PROC DTREE procedure is useless for building a predictive model.
You need to specify all the stages of the tree level by level, e.g top level is the decision (y/n), the next stage(level) is the price, the third stage is the quality, etc.
Also you need to pre-calculate the probability of every event (on each level). e.g. 90% the price is high, 10% the price is low.
Finally you still need to list all possible combinations of the events and give a reward/score for the combination.
Then DTREE calculates the aggregated reward(score) for each branch of the tree based on the probability and score you gave earlier and draw the tree.

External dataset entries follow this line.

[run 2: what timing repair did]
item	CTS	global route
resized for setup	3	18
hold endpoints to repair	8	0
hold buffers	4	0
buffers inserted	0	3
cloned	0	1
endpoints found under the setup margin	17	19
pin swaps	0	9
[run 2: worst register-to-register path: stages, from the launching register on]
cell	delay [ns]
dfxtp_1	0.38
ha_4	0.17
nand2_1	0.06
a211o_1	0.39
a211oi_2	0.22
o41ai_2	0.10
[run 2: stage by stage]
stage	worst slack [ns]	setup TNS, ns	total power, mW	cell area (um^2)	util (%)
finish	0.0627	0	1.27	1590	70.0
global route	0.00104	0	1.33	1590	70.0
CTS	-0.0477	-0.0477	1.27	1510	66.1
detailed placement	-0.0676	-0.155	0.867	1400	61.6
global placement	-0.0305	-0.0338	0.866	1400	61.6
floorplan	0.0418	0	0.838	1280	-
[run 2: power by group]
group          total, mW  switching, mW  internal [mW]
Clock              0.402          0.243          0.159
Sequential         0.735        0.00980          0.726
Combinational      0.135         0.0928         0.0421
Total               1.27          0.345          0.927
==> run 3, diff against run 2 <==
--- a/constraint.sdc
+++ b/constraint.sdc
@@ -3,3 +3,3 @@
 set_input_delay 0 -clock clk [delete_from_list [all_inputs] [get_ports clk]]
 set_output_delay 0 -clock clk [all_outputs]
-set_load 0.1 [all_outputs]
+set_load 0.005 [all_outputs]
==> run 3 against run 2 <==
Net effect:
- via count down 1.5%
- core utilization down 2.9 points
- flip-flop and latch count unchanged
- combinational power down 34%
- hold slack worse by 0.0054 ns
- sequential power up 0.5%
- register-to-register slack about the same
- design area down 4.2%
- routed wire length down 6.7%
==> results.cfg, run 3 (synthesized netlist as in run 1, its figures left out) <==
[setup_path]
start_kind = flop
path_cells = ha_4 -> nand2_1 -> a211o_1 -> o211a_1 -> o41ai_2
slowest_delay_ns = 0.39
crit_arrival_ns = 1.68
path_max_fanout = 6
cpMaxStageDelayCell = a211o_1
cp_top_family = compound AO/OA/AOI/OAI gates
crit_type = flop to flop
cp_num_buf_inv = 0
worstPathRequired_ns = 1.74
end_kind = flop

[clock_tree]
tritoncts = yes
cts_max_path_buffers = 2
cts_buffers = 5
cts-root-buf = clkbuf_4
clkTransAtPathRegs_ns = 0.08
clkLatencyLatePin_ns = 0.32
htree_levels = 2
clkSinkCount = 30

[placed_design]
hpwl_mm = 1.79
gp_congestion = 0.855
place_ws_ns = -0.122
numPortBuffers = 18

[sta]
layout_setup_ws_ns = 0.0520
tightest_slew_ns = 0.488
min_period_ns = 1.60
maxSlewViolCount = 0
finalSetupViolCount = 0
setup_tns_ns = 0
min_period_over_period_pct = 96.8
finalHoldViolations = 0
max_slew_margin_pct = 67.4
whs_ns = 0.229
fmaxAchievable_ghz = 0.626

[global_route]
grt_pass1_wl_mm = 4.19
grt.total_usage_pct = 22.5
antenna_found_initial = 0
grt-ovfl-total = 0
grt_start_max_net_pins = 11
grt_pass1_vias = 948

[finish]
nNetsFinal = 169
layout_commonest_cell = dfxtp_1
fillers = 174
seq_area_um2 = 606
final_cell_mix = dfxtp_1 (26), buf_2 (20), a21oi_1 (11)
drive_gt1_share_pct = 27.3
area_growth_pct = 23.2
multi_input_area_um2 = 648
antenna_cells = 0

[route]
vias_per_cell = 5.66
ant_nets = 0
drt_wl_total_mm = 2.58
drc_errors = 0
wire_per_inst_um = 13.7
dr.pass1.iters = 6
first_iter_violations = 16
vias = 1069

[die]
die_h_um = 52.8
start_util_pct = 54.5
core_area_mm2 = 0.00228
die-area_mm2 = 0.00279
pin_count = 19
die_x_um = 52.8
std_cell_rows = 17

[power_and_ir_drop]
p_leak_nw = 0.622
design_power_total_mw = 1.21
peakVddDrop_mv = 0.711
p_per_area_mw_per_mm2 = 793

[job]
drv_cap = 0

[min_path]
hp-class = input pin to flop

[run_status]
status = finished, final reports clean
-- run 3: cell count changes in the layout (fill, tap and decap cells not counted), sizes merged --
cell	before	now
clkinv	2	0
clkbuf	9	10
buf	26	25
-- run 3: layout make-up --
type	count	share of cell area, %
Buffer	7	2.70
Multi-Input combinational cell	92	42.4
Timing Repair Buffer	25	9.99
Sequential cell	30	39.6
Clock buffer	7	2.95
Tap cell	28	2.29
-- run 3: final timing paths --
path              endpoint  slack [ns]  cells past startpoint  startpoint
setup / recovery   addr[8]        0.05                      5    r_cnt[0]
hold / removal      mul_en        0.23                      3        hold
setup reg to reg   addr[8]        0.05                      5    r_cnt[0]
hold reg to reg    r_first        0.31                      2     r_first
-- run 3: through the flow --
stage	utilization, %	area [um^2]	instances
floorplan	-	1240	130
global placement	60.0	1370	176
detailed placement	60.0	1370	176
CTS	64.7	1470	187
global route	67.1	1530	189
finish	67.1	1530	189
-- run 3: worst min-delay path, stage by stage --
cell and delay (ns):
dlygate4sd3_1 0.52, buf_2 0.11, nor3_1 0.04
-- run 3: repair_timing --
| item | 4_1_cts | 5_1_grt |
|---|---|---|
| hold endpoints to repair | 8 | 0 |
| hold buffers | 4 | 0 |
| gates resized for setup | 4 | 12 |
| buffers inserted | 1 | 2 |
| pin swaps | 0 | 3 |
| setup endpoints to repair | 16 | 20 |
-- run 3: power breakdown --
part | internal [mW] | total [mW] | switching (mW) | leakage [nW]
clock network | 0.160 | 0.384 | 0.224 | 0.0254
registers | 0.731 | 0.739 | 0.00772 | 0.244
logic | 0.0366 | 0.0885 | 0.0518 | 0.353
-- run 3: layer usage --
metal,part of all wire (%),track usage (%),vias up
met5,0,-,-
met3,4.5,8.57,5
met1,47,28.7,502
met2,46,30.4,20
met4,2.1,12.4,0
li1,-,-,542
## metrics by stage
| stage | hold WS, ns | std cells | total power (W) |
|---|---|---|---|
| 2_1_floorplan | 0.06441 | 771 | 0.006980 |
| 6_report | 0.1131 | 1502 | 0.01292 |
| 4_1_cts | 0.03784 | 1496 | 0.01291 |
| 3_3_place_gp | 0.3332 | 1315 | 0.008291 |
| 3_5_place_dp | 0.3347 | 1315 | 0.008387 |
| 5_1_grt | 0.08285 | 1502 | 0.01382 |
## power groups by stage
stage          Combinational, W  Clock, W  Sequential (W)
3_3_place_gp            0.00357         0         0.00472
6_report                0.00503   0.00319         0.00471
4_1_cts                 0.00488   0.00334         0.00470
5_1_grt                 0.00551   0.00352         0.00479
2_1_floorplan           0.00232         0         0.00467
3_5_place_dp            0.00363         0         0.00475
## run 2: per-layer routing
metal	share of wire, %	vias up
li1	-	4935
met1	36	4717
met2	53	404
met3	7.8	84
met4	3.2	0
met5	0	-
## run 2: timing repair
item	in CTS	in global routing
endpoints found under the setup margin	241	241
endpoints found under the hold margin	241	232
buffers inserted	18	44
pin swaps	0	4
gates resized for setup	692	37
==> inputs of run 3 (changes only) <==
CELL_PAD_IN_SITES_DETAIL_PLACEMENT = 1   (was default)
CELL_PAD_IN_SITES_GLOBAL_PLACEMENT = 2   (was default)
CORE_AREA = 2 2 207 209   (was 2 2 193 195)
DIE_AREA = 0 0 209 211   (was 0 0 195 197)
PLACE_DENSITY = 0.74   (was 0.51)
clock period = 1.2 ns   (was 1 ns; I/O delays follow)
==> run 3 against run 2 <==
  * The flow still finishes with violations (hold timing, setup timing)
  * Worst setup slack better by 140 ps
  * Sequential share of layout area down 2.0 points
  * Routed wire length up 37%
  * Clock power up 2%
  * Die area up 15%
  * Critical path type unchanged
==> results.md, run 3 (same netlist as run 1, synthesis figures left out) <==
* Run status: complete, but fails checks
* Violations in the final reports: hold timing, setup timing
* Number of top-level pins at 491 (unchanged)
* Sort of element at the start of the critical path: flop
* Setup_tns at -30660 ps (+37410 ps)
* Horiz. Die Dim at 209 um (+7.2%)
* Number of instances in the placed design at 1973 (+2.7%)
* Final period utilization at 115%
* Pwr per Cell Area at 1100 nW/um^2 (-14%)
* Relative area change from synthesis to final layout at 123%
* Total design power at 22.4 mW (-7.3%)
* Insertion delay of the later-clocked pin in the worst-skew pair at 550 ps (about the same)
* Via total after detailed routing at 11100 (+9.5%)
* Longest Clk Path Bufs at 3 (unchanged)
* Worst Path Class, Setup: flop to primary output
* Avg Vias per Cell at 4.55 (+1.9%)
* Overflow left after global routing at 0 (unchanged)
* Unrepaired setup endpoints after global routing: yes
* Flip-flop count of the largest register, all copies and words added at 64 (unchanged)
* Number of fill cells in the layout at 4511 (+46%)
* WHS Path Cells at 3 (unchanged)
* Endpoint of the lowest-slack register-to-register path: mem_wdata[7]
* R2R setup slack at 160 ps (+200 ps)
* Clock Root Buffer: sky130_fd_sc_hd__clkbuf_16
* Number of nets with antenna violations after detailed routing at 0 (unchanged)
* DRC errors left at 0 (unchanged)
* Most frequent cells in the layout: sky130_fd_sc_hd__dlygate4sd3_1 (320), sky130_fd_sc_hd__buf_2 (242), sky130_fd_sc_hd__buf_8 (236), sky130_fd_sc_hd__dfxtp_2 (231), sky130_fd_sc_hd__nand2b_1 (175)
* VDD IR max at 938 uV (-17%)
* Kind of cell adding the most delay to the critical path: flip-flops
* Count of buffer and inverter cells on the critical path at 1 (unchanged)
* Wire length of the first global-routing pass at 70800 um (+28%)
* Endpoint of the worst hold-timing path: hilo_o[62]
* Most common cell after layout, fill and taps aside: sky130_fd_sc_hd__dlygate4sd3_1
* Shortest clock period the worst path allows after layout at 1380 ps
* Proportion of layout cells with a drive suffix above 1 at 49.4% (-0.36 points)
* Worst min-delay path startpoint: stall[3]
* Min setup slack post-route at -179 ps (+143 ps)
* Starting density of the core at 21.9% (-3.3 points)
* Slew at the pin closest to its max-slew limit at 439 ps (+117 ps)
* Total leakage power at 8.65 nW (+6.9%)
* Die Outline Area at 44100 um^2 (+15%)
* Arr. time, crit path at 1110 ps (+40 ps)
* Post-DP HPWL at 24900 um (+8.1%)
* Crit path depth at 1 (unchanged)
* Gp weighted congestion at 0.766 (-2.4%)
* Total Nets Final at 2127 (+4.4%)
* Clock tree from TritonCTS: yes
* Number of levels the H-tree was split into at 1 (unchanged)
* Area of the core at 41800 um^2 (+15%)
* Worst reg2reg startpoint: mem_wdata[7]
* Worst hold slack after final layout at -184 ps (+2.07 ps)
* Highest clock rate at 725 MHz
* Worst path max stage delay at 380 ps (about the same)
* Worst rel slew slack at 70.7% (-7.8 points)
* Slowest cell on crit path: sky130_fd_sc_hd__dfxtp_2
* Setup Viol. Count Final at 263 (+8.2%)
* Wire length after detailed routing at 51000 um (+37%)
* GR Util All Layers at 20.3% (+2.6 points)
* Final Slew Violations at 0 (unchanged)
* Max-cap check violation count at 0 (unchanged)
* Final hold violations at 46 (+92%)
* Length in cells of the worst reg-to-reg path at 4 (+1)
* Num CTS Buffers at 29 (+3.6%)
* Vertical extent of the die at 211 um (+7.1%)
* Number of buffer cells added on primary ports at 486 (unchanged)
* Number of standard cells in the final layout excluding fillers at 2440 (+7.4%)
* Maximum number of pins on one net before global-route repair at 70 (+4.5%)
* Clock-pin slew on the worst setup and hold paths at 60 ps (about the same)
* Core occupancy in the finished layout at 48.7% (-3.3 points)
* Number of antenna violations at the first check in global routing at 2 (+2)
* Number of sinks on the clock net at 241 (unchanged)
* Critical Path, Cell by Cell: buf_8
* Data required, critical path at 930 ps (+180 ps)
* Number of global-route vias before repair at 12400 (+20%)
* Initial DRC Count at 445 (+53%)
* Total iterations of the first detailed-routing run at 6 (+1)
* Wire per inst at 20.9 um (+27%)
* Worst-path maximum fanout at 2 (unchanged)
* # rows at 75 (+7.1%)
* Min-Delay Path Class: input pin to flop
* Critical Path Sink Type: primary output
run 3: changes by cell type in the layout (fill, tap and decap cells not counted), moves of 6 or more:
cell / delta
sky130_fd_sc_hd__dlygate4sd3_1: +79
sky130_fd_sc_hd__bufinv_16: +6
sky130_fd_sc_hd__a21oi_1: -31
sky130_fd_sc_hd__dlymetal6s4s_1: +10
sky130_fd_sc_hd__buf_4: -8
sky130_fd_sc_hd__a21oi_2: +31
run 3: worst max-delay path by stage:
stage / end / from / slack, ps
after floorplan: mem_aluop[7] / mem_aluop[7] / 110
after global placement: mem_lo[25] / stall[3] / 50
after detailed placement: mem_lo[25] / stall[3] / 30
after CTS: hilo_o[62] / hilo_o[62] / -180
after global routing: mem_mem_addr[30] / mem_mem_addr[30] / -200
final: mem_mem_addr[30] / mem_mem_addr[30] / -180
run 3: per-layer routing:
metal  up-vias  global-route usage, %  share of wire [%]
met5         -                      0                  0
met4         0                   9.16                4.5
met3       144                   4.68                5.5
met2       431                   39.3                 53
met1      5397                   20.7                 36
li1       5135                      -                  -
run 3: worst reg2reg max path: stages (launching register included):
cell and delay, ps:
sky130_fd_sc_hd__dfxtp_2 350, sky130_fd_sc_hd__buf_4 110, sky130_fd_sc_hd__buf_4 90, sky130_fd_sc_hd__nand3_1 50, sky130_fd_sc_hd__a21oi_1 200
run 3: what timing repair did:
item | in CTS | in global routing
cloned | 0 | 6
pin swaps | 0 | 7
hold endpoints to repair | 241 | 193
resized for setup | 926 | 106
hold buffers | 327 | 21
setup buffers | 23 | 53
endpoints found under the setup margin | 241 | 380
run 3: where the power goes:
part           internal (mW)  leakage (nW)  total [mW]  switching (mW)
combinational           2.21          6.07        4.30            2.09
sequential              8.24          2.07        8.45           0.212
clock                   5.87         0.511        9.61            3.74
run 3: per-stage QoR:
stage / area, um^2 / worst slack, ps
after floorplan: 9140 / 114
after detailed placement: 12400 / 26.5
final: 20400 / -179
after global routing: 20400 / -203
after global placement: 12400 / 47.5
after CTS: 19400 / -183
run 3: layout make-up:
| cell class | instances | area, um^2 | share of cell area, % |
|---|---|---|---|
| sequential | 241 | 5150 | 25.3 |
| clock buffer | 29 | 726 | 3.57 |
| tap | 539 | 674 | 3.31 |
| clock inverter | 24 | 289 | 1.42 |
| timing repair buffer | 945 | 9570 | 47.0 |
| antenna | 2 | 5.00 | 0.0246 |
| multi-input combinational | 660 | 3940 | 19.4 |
<file path="src/rtl/onehot_pulse_decoder.sv">
// Sequential 3-to-8 decoder: accepts a binary code over valid/ready and drives its one-hot line for PULSE_LEN cycles.
// Define DECODER_STICKY_EN to build the sticky bitmap of every line driven since the last clear.
module onehot_pulse_decoder #(
  parameter int W         = 3,
  parameter int N_OUT     = 8,
  parameter int PULSE_LEN = 1
) (
  input  logic             clk,
  input  logic             rst,
  input  logic             in_valid,
  input  logic [W-1:0]     in_code,
  output logic             in_ready,
  output logic             out_valid,
  output logic [N_OUT-1:0] out_onehot,
  input  logic             clr_sticky,
  output logic [N_OUT-1:0] sticky
);

  typedef enum logic {IDLE, DRIVE} state_t;

  localparam logic [7:0] RELOAD = 8'(PULSE_LEN - 1);

  if (N_OUT != 2**W) begin : g_bad_n_out
    $error("onehot_pulse_decoder: N_OUT must equal 2**W");
  end
  if (PULSE_LEN < 1 || PULSE_LEN > 255) begin : g_bad_pulse_len
    $error("onehot_pulse_decoder: PULSE_LEN must be in 1..255");
  end

  state_t           state, next_state;
  logic [7:0]       cnt, next_cnt;
  logic [N_OUT-1:0] next_onehot;
  logic             next_valid;
  logic             accept;
  logic [N_OUT-1:0] decoded;

  assign accept  = in_valid && in_ready;
  assign decoded = {{(N_OUT-1){1'b0}}, 1'b1} << in_code;

  always_ff @(posedge clk or posedge rst) begin
    if (rst) begin
      state      <= IDLE;
      cnt        <= 8'd0;
      out_valid  <= 1'b0;
      out_onehot <= '0;
    end else begin
      state      <= next_state;
      cnt        <= next_cnt;
      out_valid  <= next_valid;
      out_onehot <= next_onehot;
    end
  end

  // An accept on the last DRIVE cycle reloads in place, giving back-to-back pulses with no idle gap.
  always_comb begin
    next_state  = state;
    next_cnt    = cnt;
    next_valid  = out_valid;
    next_onehot = out_onehot;
    case (state)
      IDLE: begin
        if (accept) begin
          next_state  = DRIVE;
          next_cnt    = RELOAD;
          next_valid  = 1'b1;
          next_onehot = decoded;
        end
      end
      DRIVE: begin
        if (cnt != 8'd0) begin
          next_cnt = cnt - 8'd1;
        end else if (accept) begin
          next_cnt    = RELOAD;
          next_valid  = 1'b1;
          next_onehot = decoded;
        end else begin
          next_state  = IDLE;
          next_valid  = 1'b0;
          next_onehot = '0;
        end
      end
      default: begin
        next_state  = IDLE;
        next_cnt    = 8'd0;
        next_valid  = 1'b0;
        next_onehot = '0;
      end
    endcase
  end

  // Ready is held low throughout reset even though the state already reads IDLE.
  always_comb begin
    in_ready = !rst && ((state == IDLE) || (cnt == 8'd0));
  end

`ifdef DECODER_STICKY_EN
  logic [N_OUT-1:0] sticky_q;

  // The accepted bit survives a simultaneous clear; every other bit is cleared.
  always_ff @(posedge clk or posedge rst) begin
    if (rst) begin
      sticky_q <= '0;
    end else if (accept) begin
      sticky_q <= (clr_sticky ? '0 : sticky_q) | decoded;
    end else if (clr_sticky) begin
      sticky_q <= '0;
    end
  end

  assign sticky = sticky_q;
`else
  logic unused_clr_sticky;

  assign unused_clr_sticky = clr_sticky;
  assign sticky            = '0;
`endif

endmodule

</file>
<file path="config.mk">
export PLATFORM = sky130hd
export DESIGN_NAME = onehot_pulse_decoder
export DESIGN_NICKNAME = d
export VERILOG_FILES = /design/src/rtl/onehot_pulse_decoder.sv
export SDC_FILE = /design/constraint.sdc
export NUM_CORES = 1
export LEC_CHECK = 0
export CAP_MARGIN = 20
export CORE_UTILIZATION = 51
export CTS_CLUSTER_SIZE = 8
export DETAILED_ROUTE_END_ITERATION = 16
export GPL_TIMING_DRIVEN = 0
export PLACE_DENSITY = 0.93
export SLEW_MARGIN = 15
export SYNTH_ARGS = -nofsm -noshare
export SYNTH_HDL_FRONTEND = slang
export SYNTH_SLANG_ARGS = --single-unit
</file>
<file path="constraint.sdc">
create_clock -name clk -period 5.11 [get_ports clk]
set_input_delay 1.022 -clock clk [delete_from_list [all_inputs] [get_ports clk]]
set_output_delay 1.022 -clock clk [all_outputs]
set_load 0.005 [all_outputs]
</file>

So DTREE doesn't construct the tree for you, but just give you the aggregated score for each branch to assist your decision. You still need to construct the tree yourself.
An example:
Assume you want to decide go fishing or not depending on the weather and market price of fish.
In your area there is a 10% chance that it rains and 90% sunny. When it rains the amount you catch is 100 otherwise 1000.
The market is good 70% of the time and bad 30% of the time. When it's good the unit price is $10 otherwise $5.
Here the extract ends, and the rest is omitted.